Stored data
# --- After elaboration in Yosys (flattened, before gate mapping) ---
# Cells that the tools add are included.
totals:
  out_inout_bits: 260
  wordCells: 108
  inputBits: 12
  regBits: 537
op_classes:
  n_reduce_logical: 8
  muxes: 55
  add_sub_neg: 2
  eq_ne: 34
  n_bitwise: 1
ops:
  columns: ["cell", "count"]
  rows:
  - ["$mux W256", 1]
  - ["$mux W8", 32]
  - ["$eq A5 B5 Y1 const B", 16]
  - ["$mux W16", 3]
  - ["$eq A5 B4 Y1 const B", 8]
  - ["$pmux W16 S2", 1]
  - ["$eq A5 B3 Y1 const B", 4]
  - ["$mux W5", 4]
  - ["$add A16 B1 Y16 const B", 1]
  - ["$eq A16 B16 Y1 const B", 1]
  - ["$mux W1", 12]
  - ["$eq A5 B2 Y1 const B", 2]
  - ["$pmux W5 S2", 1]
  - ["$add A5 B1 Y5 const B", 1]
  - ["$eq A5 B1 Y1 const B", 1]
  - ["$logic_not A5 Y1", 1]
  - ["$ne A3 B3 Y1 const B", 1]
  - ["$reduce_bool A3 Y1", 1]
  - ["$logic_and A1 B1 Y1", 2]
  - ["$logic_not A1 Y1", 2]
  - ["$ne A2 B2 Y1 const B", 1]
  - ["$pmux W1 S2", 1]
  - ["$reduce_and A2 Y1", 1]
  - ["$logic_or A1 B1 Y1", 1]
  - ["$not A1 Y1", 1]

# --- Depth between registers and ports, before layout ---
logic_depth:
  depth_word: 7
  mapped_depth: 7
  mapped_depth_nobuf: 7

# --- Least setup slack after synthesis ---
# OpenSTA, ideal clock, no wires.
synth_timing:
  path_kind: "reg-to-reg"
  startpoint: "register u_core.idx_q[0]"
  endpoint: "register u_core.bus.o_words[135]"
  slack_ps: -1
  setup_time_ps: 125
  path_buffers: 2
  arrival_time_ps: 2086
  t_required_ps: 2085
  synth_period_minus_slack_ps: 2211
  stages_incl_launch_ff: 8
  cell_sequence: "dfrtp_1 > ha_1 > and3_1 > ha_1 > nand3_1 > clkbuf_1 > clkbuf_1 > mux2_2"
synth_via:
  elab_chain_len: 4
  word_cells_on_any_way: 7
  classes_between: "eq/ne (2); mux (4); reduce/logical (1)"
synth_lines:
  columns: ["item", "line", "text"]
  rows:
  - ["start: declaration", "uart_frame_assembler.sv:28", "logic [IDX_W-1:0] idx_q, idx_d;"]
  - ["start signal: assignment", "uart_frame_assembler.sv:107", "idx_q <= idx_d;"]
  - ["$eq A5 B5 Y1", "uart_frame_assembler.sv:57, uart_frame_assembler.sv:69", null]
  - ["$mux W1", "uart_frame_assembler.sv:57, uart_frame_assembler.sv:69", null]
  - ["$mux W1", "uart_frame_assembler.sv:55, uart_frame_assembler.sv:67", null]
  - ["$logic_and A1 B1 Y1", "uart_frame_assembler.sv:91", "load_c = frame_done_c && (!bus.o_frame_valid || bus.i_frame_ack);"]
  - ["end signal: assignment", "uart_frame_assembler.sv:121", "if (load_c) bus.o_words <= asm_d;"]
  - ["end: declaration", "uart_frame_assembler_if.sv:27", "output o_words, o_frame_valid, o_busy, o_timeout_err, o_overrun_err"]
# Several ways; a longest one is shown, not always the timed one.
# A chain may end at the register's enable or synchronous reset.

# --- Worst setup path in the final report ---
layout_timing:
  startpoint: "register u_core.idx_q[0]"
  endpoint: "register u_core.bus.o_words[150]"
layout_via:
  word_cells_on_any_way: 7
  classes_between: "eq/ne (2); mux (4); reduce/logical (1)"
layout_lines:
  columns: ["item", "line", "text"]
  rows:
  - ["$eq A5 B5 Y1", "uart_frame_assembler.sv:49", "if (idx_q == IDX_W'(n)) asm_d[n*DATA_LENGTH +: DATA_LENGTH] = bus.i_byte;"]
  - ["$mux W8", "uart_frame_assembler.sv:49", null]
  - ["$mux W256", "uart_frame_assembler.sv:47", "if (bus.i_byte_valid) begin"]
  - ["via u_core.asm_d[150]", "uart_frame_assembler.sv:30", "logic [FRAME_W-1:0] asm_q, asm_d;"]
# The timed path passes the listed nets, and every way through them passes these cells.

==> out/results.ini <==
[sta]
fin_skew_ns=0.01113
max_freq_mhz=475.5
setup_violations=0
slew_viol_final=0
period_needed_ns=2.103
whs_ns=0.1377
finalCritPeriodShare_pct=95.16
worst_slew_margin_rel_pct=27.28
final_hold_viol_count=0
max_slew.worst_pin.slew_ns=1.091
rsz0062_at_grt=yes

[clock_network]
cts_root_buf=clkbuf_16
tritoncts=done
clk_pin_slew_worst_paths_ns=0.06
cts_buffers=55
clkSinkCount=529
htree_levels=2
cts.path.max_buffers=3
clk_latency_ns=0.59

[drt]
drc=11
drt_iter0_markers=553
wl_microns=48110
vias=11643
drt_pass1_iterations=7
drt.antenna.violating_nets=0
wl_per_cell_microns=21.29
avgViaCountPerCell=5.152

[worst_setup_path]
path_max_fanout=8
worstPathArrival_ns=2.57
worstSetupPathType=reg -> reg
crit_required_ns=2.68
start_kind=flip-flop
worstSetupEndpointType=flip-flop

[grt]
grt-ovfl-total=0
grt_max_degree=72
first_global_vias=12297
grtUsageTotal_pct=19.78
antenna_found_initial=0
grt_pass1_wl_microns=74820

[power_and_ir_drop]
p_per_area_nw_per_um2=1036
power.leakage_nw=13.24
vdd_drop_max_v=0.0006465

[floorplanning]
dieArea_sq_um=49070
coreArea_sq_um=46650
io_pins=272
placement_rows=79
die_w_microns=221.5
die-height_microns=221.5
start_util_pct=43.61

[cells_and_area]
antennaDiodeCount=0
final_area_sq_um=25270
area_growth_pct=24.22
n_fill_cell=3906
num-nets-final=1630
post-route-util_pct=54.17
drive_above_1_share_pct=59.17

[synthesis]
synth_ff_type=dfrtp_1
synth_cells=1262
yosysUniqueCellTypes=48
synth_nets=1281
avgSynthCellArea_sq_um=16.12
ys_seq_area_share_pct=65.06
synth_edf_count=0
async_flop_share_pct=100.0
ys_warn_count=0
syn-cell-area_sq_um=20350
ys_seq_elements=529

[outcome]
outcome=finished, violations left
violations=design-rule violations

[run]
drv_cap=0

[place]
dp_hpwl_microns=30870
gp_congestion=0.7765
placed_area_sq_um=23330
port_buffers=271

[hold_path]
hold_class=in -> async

» **Problem to solve**: Exactly the lines from the one containing "gp_congestion=0.7765" to the final line of the entries must be restated, and no others.

» **Solution below**:
gp_congestion=0.7765
placed_area_sq_um=23330
port_buffers=271

[hold_path]
hold_class=in -> async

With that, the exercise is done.